È il buonismo puro, con il quale la Rivoluzione permanente promette di accontentare ognuno. Europa, Terzo e Quarto Mondo, proprietari e nullatenenti, gente pulita e gente sporca, lavoratori e violentatori. È quel sentimento politicamente corretto e pacifico con il quale si propizia il crollo di questa faccia della Terra, di questo continente che non merita aperture, dialogo o conforto.

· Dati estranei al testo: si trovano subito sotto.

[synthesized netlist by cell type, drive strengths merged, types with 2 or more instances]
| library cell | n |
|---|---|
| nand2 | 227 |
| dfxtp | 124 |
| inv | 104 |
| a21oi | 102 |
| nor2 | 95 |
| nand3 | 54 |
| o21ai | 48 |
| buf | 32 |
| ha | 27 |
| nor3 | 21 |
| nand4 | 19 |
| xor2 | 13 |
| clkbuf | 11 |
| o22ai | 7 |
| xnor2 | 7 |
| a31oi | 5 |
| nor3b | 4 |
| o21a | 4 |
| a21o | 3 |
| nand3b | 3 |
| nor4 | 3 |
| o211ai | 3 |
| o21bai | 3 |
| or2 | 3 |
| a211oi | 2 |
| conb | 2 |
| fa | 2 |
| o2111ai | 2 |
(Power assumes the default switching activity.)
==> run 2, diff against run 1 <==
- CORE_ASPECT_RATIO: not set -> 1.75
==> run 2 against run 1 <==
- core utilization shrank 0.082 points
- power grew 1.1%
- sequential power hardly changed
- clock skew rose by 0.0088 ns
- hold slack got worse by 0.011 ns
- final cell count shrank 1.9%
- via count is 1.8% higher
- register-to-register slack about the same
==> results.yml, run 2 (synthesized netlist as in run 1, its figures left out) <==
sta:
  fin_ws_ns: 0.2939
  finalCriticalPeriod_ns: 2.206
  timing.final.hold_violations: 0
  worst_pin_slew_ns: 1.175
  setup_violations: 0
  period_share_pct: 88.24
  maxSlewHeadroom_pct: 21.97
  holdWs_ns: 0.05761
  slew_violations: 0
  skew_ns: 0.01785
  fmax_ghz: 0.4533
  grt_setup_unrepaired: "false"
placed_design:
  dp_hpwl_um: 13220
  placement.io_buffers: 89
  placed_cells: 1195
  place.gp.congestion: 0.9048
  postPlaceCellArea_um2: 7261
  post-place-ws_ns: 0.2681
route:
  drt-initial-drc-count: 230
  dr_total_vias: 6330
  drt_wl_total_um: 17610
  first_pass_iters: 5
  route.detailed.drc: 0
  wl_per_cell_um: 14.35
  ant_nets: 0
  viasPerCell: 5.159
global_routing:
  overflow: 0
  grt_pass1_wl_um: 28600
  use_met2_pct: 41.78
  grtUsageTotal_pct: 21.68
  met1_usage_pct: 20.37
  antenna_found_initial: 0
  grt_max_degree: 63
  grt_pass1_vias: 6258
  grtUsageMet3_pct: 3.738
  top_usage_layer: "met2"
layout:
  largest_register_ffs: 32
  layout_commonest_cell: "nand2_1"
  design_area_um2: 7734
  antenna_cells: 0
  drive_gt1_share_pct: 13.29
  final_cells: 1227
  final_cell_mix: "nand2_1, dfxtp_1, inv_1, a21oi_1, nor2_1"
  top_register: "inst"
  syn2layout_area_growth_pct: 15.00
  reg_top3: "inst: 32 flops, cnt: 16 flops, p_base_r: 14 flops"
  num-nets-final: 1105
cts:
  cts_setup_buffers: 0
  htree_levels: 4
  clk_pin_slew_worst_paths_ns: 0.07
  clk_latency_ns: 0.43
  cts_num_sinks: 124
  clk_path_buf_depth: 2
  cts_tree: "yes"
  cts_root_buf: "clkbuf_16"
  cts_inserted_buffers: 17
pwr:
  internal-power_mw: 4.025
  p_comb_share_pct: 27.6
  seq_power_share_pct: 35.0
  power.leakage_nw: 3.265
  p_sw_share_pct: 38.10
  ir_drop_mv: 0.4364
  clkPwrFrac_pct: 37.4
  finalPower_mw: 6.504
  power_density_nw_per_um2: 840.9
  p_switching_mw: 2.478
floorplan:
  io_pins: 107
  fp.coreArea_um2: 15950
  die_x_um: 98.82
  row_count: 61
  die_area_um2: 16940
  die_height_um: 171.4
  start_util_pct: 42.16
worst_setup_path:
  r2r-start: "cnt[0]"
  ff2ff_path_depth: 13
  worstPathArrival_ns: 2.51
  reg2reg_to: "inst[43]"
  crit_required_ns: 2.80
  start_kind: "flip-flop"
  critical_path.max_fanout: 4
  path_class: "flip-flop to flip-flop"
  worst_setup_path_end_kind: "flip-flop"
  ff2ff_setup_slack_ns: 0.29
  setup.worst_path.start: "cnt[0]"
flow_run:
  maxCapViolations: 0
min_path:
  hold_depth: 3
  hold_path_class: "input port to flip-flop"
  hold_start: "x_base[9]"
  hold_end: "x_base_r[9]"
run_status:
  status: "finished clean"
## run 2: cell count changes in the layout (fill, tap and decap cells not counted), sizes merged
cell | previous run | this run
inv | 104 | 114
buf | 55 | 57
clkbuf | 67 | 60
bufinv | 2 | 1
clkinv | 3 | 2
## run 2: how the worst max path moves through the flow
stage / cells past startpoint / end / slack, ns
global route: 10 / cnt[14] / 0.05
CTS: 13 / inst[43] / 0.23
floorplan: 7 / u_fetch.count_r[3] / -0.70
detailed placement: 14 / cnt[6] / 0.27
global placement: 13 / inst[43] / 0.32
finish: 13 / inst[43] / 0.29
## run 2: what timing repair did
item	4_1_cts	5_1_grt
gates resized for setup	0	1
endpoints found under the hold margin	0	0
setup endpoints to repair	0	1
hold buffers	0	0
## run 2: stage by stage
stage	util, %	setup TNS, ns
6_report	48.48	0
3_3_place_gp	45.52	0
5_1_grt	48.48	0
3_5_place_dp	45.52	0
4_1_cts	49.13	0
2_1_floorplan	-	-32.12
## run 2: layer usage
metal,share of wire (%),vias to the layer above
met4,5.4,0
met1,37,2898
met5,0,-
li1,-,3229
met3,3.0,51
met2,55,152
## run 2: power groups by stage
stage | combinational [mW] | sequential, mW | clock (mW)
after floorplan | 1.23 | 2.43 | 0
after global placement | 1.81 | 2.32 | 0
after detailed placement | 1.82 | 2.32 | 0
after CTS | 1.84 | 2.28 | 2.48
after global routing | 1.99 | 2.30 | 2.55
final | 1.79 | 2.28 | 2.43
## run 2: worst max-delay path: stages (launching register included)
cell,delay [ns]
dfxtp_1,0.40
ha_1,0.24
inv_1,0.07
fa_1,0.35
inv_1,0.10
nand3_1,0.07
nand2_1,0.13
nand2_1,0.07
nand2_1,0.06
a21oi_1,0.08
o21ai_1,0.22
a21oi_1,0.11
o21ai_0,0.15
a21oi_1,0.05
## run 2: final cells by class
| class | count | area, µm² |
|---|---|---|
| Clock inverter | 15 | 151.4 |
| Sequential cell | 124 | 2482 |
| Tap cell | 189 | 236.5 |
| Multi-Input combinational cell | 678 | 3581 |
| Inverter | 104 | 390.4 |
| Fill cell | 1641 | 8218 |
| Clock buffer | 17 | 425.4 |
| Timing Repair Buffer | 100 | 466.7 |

Questa mentalità è obbiettivamente infondata. E grazie ad essa si è tracciato uno spartiacque e si sono messe da una parte le vittime del capitalismo, gli incontaminati, i bisognosi. Dall'altra parte siamo stati gettati noi, la nostra storia e le nostre interminabili colpe, le responsabilità dirette dei genocidi, delle pulizie etniche, delle faide esotiche, dell'intolleranza, della fame, della guerra.

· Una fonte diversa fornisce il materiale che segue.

File: config.mk
export PLATFORM = sky130hd
export DESIGN_NAME = trb_in_demux
export DESIGN_NICKNAME = d
export VERILOG_FILES = /design/src/rtl/trb_in_demux.sv
export SDC_FILE = /design/constraint.sdc
export NUM_CORES = 1
export LEC_CHECK = 0
export ABC_CLOCK_PERIOD_IN_PS = 2400
export BUFFER_PORTS_ARGS = -buffer_cell sky130_fd_sc_hd__buf_2
export CELL_PAD_IN_SITES_DETAIL_PLACEMENT = 1
export CELL_PAD_IN_SITES_GLOBAL_PLACEMENT = 1
export CORE_ASPECT_RATIO = 0.6
export CORE_UTILIZATION = 39
export CTS_CLUSTER_SIZE = 40
export DETAILED_ROUTE_END_ITERATION = 10
export PLACE_DENSITY = 0.82
export SKIP_CTS_REPAIR_TIMING = 1
export SKIP_LAST_GASP = 1
export SLEW_MARGIN = 20
export SYNTH_ARGS = -nofsm -noshare
export SYNTH_HDL_FRONTEND = slang
export SYNTH_SLANG_ARGS = --single-unit
export TNS_END_PERCENT = 30
File: constraint.sdc
create_clock -name clk -period 2.4 [get_ports clk]
set_input_delay 0.48 -clock clk [delete_from_list [all_inputs] [get_ports clk]]
set_output_delay 0.48 -clock clk [all_outputs]
set_load 0.1 [all_outputs]
File: src/rtl/trb_in_demux.sv
// rtl/trb_in_demux.sv - strict round-robin frame distributor feeding NUM_TURBO decoder cores
module trb_in_demux #(
    parameter int NUM_TURBO = 2,
    parameter int FRAME_LEN = 128,
    parameter int CW        = $clog2(NUM_TURBO)
) (
    input  logic                   clk,
    input  logic                   rst,
    input  logic [7:0]             st_data_in,
    input  logic                   st_valid_in,
    input  logic                   st_sop_in,
    input  logic                   st_eop_in,
    output logic                   st_ready_out,
    output logic [8*NUM_TURBO-1:0] st_data_out,
    output logic [NUM_TURBO-1:0]   st_valid_out,
    output logic [NUM_TURBO-1:0]   st_sop_out,
    output logic [NUM_TURBO-1:0]   st_eop_out,
    input  logic [NUM_TURBO-1:0]   st_ready_in,
    output logic [CW-1:0]          cur_core,
    output logic                   err_len,
    output logic                   err_sop
);

    localparam logic [10:0] LAST_BEAT = 11'(FRAME_LEN - 1);

    typedef enum logic {
        IDLE = 1'b0,
        PASS = 1'b1
    } state_t;

    state_t                 state;
    state_t                 state_nxt;
    logic [CW-1:0]          ptr;
    logic [CW-1:0]          ptr_inc;
    logic [10:0]            cnt;

    logic [8*NUM_TURBO-1:0] data_q;
    logic [NUM_TURBO-1:0]   valid_q;
    logic [NUM_TURBO-1:0]   sop_q;
    logic [NUM_TURBO-1:0]   eop_q;

    logic                   accept;
    logic                   drop;
    logic                   fwd;
    logic                   frame_end;
    logic                   len_err;

    // The current lane register may refill only when empty or draining this cycle.
    always_comb begin
        st_ready_out = (state == PASS) && (!valid_q[ptr] || st_ready_in[ptr]);
        accept       = st_valid_in && st_ready_out;
        drop         = accept && (cnt == 11'd0) && !st_sop_in;
        fwd          = accept && !drop;
        frame_end    = fwd && (st_eop_in || (cnt == LAST_BEAT));
        len_err      = fwd && (((cnt != 11'd0) && st_sop_in) ||
                               (frame_end && ((cnt != LAST_BEAT) || !st_eop_in)));
        ptr_inc      = (ptr == CW'(NUM_TURBO - 1)) ? '0 : ptr + 1'b1;
    end

    // Strict order: IDLE waits on the pointed-to core only, never skipping ahead.
    always_comb begin
        state_nxt = state;
        case (state)
            IDLE: if (st_ready_in[ptr]) state_nxt = PASS;
            PASS: if (frame_end)        state_nxt = IDLE;
            default:                    state_nxt = IDLE;
        endcase
    end

    always_ff @(posedge clk) begin
        if (rst) begin
            state   <= IDLE;
            ptr     <= '0;
            cnt     <= 11'd0;
            err_len <= 1'b0;
            err_sop <= 1'b0;
        end else begin
            state   <= state_nxt;
            err_len <= len_err;
            err_sop <= drop;
            if (fwd) begin
                cnt <= frame_end ? 11'd0 : cnt + 11'd1;
            end
            if (frame_end) begin
                ptr <= ptr_inc;
            end
        end
    end

    // A lane left holding the previous frame's last beat keeps draining after ptr moves on.
    always_ff @(posedge clk) begin
        if (rst) begin
            data_q  <= '0;
            valid_q <= '0;
            sop_q   <= '0;
            eop_q   <= '0;
        end else begin
            for (int k = 0; k < NUM_TURBO; k++) begin
                if (valid_q[k] && st_ready_in[k]) begin
                    valid_q[k] <= 1'b0;
                end
                if (fwd && (ptr == CW'(k))) begin
                    valid_q[k]        <= 1'b1;
                    data_q[8*k +: 8]  <= st_data_in;
                    sop_q[k]          <= (cnt == 11'd0);
                    eop_q[k]          <= frame_end;
                end
            end
        end
    end

    assign st_data_out  = data_q;
    assign st_valid_out = valid_q;
    assign st_sop_out   = sop_q;
    assign st_eop_out   = eop_q;
    assign cur_core     = ptr;

endmodule

==> metrics.cfg, run 1 <==
[placed_design]
io_buffers = 40
gp_congestion = 0.837
dpl-instance-area_sq_mm = 0.00205
hpwl_microns = 3610
placedCellCount = 298

[setup_path]
slowest_delay_ns = 0.49
rrSetupSlack_ns = 0.31
worstSetupEndpointType = flip-flop
cp.required_ns = 2.62
crit_chain = nor3b_1 -> buf_4 -> or3_1 -> buf_4 -> or4_1 -> a21oi_1
worst-path-max-fanout = 10
crit_arrival_ns = 2.31
crit_slowest_cell = or4_1
crit_top_cell = buf_4
crit_family = simple AND/OR/NAND/NOR gates
crit_buf_inv = 2
startpoint_type = flip-flop
path_class = flip-flop to flip-flop

[yosys]
synth_edf_count = 0
yosys-top-cells-area = dfxtp_1 42%, nand3_1 6.7%, a21oi_1 6.2%
synth_top_area_frac = 0.415
seq_area_frac_synth = 0.415
syn_nets = 218
async_flop_share = 0
syn-cell-area_sq_mm = 0.00178
ys_warn_count = 0
synth_ff_type = dfxtp_1
yosys.area.top_type = dfxtp_1
syn_area_per_cell_sq_um = 8.88
yosysUniqueCellTypes = 43
postSynthRegisterBits = 37
syn-instance-count = 201

[clocking]
root_buffer = clkbuf_8
numCtsBuffers = 5
clock_sinks = 37
cts_tree = yes
path_clk_slew_ns = 0.08
clock_path_buffers = 2
insertion_delay_ns = 0.30
htreeDepth = 2

[global_routing]
grt_pass1_vias = 1519
antenna_found_initial = 0
grt_max_degree = 24
grtUsageTotal = 0.222
gr-total-overflow = 0
grt_pass1_wl_microns = 7650

[drt]
drt-wirelength-per-cell_microns = 16.4
vias = 1676
drt_pass1_iterations = 4
drt-initial-drc-count = 72
antenna_left = 0
wl_microns = 5020
drc = 0
avgViaCountPerCell = 5.48

[layout]
final_cells = 306
drive_gt1_frac = 0.325
area_growth_pct = 21.7
layout.nets = 262
design_area_sq_mm = 0.00217
fillers = 538
diodes = 0

[timing]
tightest_slew_ns = 0.498
clock_skew_ns = 0.00982
slew_headroom = 0.665
max_freq_ghz = 0.479
hold_viol_final = 0
slew_viol_final = 0
rsz0062_at_grt = no
setup_viol = 0
fin_crit_ns = 2.09
timing.final.crit_share = 0.870

[power_and_ir_drop]
leakage_nw = 0.827
vdd_drop_max_mv = 0.298
p_per_area_mw_per_mm2 = 637

[run_status]
status = finished clean

[hold_path]
hp-class = input pin to flip-flop

[floorplanning]
die_h_microns = 54.4
chipWidth_microns = 89.3
initial_core_util = 0.419
io_pins = 41
fp.coreArea_sq_mm = 0.00426
rows = 18
die-area_sq_mm = 0.00486

[flow_run]
drv_cap = 0

[logic make-up after synthesis]
kind of cell / synth area share
compound gates: 0.255
buf+inv: 0.0701
simple gates: 0.236
fa+ha+maj: 0.0140
flops: 0.415
xor+xnor: 0.00982
[layout by cell type (no fill, tap or decap), drive strengths merged, types with 6 or more instances in the layout]
cell / netlist / routed
o21ai: 21 / 21
nand3: 24 / 24
a21oi: 32 / 32
clkbuf: 2 / 6
inv: 6 / 6
nor4: 6 / 6
nand2: 6 / 6
dfxtp: 37 / 37
nor2: 7 / 7
buf: 9 / 51
o31ai: 9 / 9
or4: 10 / 10
[stage by stage]
stage / hold slack (ns) / TNS (ns) / utilization / total power, mW / setup slack [ns]
6_report: 0.442 / 0 / 0.510 / 1.38 / 0.311
5_1_grt: 0.456 / 0 / 0.510 / 1.44 / 0.221
3_5_place_dp: 0.466 / 0 / 0.482 / 0.821 / 0.130
2_1_floorplan: 0.454 / -0.0803 / - / 0.776 / -0.0370
3_3_place_gp: 0.462 / 0 / 0.482 / 0.819 / 0.176
4_1_cts: 0.435 / 0 / 0.510 / 1.39 / 0.315
[per-layer routing]
layer  GRT usage  vias up  share of wire
li1            -      849              -
met1       0.321      794           0.54
met2       0.310       29           0.42
met3      0.0588        4          0.028
met4      0.0873        0          0.010
met5           0        -              0
[registers in the layout, indices dropped and copies added (netlist names)]
| register | flops |
|---|---|
| err_len | 1 |
| st_data_out | 16 |
| state | 1 |
| cur_core | 1 |
| st_eop_out | 2 |
| cnt | 11 |
| st_sop_out | 2 |
| st_valid_out | 2 |
| err_sop | 1 |
[power breakdown]
group | switching [mW] | internal [mW]
Clock | 0.237 | 0.338
Combinational | 0.134 | 0.0439
Sequential | 0.00697 | 0.623
Total | 0.378 | 1.00
[layout make-up]
| cell class | instances | area, sq um | share of cell area |
|---|---|---|---|
| Tap cell | 60 | 75.1 | 0.0346 |
| Timing Repair Buffer | 51 | 283 | 0.130 |
| Sequential cell | 37 | 742 | 0.342 |
| Clock buffer | 6 | 82.6 | 0.0380 |
| Multi-Input combinational cell | 144 | 930 | 0.428 |
| Inverter | 6 | 22.5 | 0.0104 |
| Clock inverter | 2 | 37.5 | 0.0173 |
[worst register-to-register path: stages, from the launching register on]
cell	delay, ns
dfxtp_2	0.43
nor3b_1	0.08
buf_4	0.16
or3_1	0.48
buf_4	0.22
or4_1	0.50
a21oi_1	0.16
[cells in the mapped netlist, types with 3 or more instances]
cell type       n
inv_1           6
dfxtp_1        37
o31ai_1         8
nor2_1          7
or4_1           8
a21oi_1        22
dlygate4sd1_1   3
nor4_1          5
buf_6           4
buf_2           4
o21ai_1        10
a21oi_2        10
o21ai_0        11
nand2_1         6
nand3_1        24
[path summary, 6_finish.rpt]
check | cells after the start | from | endpoint
min reg2reg | 2 | st_data_out[8] | st_data_out[8]
max | 6 | cur_core | cnt[1]
max reg2reg | 6 | cur_core | cnt[1]
min | 3 | st_data_in[2] | st_data_out[10]
Power figures use the tool's default switching activity.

È un modo genuino di esprimere una opposizione di principio allo status quo. Ma è un modo sbagliato, deambulante, che rischia di farci andare a braccetto con le Cassandre da salotto, con i post-modernismi ed i situazionisti, con Rifondazione comunista e con gli eterni e ripetitivi assertori del dialogo tra i popoli. Dello sfondo reale questi ideologismi ignorano -e vogliono ignorare- tutto. Disconoscono il vicino di casa, il bisogno di lavoro delle generazioni attuali e future, la possibilità di frequentare con sicurezza e tranquillità i giardini pubblici. Certo, questi esempi sono minimali e minimalisti, ma questi piccoli «fatterelli» possono rappresentare un'istanza, una richiesta legittima che parte dal basso, un valore sociale e politico. L'Occidente, insomma, è anche questo: aspettative ordinarie, elementari, essenziali eppure ancora prive di risposta dal ceto politico, anche da quello non di governo. A farle partire è il paese reale, che magari spesso conosce di fatto gli altri popoli non perché abbia viaggiato all'estero o abbia studiato la carta geografica, ma solo perché assiste ad un'immigrazione senza controllo ed alla recrudescenza del crimine e dell'invivibilità dei centri storici e delle periferie. Ognuno rischia di rimetterci. Certo, il paradigma è di moda: i conflitti nascono dal dominio capitalistico (o neocapitalistico). Ma ogni teoria del Grande Potere, del cannibale economico-militare, per essere resa credibile non può costruire nessuna «isola felix», nessun Mondo incantato che si sottragga alla realtà terribilmente darwiniana, secolare e consuetudinaria delle distanze e delle disuguaglianze.

Nel processo di decantazione e di svuotamento -ineluttabile?- dei popoli d'Occidente non risiede alcuna trasfigurazione o catarsi. Al centro di tutto sta il grande miraggio dei consumi, la pulsione a prendere tutto e subito, a tentare il tutto per tutto considerandolo un diritto. Questo è il veicolo della delocalizzazione di intere popolazioni.

Di questo bisogna tener conto. Poiché sarà necessario scegliere. Per distinguere mentalità nichiliste, disarmate e decadenti e ridefinizione delle identità positive e delle risposte politiche e culturali alle angosce del nostro tempo.